Records for this exercise:

#####

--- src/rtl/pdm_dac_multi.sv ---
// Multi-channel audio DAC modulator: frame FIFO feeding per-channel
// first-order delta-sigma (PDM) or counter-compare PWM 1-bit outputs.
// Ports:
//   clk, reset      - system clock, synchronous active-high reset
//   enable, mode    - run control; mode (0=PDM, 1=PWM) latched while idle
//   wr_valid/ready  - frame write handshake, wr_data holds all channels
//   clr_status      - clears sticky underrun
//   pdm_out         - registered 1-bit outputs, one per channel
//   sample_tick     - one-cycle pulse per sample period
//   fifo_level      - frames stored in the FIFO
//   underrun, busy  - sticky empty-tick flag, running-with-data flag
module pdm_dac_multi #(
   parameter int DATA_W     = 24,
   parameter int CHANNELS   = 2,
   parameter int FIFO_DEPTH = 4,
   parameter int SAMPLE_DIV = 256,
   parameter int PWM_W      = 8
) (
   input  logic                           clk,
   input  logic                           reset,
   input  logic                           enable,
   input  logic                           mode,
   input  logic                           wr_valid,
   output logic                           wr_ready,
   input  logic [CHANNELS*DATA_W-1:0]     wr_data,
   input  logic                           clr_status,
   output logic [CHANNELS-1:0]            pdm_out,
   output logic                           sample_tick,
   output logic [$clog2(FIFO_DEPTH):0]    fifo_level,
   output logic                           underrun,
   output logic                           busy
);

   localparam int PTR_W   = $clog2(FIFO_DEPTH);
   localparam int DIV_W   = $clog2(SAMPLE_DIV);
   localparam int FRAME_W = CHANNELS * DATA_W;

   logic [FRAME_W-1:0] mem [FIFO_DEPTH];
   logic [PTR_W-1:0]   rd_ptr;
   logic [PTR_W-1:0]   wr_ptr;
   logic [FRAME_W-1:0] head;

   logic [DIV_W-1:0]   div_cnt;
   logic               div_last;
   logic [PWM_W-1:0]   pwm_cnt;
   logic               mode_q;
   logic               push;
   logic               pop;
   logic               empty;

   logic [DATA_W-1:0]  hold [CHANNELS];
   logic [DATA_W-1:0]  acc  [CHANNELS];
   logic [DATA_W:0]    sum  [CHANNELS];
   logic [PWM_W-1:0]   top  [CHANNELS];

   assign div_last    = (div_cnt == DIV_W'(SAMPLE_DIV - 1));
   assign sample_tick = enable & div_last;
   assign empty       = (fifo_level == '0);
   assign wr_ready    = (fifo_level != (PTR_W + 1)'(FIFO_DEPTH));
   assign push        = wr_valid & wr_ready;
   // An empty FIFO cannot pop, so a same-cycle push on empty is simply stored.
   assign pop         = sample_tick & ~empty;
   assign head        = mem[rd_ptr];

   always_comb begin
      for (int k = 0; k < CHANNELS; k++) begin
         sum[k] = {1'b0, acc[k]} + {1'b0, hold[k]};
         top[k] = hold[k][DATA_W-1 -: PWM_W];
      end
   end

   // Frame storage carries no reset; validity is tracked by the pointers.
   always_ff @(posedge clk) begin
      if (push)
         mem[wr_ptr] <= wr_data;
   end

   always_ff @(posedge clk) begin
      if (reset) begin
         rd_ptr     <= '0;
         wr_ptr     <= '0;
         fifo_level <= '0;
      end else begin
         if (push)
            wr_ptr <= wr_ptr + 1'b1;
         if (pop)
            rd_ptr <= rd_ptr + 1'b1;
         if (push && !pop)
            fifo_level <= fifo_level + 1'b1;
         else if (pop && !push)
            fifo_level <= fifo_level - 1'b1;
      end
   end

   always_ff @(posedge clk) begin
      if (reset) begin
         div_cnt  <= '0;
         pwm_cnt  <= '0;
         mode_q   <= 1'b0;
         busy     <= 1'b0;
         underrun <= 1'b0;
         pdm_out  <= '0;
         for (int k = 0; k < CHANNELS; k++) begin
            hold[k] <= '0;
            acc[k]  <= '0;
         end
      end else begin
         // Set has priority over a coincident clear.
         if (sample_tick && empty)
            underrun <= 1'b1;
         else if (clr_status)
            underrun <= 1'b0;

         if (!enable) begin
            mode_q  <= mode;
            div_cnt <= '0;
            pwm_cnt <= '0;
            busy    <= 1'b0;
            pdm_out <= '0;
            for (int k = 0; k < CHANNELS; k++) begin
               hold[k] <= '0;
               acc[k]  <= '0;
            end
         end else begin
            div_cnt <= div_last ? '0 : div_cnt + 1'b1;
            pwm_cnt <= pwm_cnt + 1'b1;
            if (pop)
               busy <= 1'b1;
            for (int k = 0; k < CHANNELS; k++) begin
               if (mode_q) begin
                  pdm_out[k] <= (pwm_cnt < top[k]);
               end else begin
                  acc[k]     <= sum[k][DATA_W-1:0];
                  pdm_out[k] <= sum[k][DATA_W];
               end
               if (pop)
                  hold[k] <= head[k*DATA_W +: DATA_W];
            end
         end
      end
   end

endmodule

#####

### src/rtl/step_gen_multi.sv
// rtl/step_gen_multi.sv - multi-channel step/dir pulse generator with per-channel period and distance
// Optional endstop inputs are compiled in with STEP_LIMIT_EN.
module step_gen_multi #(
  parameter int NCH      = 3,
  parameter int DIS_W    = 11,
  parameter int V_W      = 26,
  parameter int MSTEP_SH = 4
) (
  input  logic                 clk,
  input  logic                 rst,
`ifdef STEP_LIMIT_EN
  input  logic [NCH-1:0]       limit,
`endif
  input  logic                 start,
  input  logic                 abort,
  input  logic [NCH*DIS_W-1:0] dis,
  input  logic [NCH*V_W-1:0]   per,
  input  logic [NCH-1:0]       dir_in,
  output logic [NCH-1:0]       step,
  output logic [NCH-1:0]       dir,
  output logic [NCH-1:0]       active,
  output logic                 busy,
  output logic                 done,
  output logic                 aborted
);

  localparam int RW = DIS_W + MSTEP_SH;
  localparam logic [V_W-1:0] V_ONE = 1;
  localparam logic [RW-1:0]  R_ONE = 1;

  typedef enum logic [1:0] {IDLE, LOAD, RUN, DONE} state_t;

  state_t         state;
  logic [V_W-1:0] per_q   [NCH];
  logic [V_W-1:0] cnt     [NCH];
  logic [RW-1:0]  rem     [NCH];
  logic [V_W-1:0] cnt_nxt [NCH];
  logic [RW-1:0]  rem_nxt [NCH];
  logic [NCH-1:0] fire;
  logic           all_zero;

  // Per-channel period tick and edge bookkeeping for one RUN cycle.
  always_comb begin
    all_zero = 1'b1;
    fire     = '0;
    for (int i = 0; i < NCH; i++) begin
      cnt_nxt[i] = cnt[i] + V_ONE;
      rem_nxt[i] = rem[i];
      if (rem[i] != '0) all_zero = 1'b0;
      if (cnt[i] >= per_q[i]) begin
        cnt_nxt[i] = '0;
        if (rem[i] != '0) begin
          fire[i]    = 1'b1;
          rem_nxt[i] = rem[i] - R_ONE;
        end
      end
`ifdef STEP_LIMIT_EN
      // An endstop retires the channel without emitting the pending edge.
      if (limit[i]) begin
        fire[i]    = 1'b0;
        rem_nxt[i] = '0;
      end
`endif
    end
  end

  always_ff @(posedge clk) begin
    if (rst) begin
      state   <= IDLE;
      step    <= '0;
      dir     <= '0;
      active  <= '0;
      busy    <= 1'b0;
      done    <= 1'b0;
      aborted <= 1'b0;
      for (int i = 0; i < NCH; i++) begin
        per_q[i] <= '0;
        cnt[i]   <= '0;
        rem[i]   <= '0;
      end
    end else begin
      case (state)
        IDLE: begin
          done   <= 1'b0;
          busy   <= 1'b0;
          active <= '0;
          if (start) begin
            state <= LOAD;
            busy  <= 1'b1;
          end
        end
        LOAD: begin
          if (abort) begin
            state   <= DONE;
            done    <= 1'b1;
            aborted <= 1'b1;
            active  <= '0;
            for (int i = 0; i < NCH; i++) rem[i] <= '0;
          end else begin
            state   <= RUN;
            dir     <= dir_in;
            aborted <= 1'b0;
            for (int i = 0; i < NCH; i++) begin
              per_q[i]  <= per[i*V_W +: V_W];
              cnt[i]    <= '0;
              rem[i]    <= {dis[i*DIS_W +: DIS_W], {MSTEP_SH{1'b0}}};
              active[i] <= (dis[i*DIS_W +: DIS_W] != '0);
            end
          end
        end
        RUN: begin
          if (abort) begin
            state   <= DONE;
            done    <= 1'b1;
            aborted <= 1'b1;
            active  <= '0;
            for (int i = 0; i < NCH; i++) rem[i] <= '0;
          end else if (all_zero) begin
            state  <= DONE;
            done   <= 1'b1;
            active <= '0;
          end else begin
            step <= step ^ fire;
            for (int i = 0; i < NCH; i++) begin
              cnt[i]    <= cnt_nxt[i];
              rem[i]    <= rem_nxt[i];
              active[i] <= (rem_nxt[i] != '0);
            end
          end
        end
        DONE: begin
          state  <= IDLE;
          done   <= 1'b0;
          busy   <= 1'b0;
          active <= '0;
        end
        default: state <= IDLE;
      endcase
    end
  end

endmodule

#####

Problem: Some lines in the records may hold "underrun"; state how many do, and give no more than that number.

Answer space: 6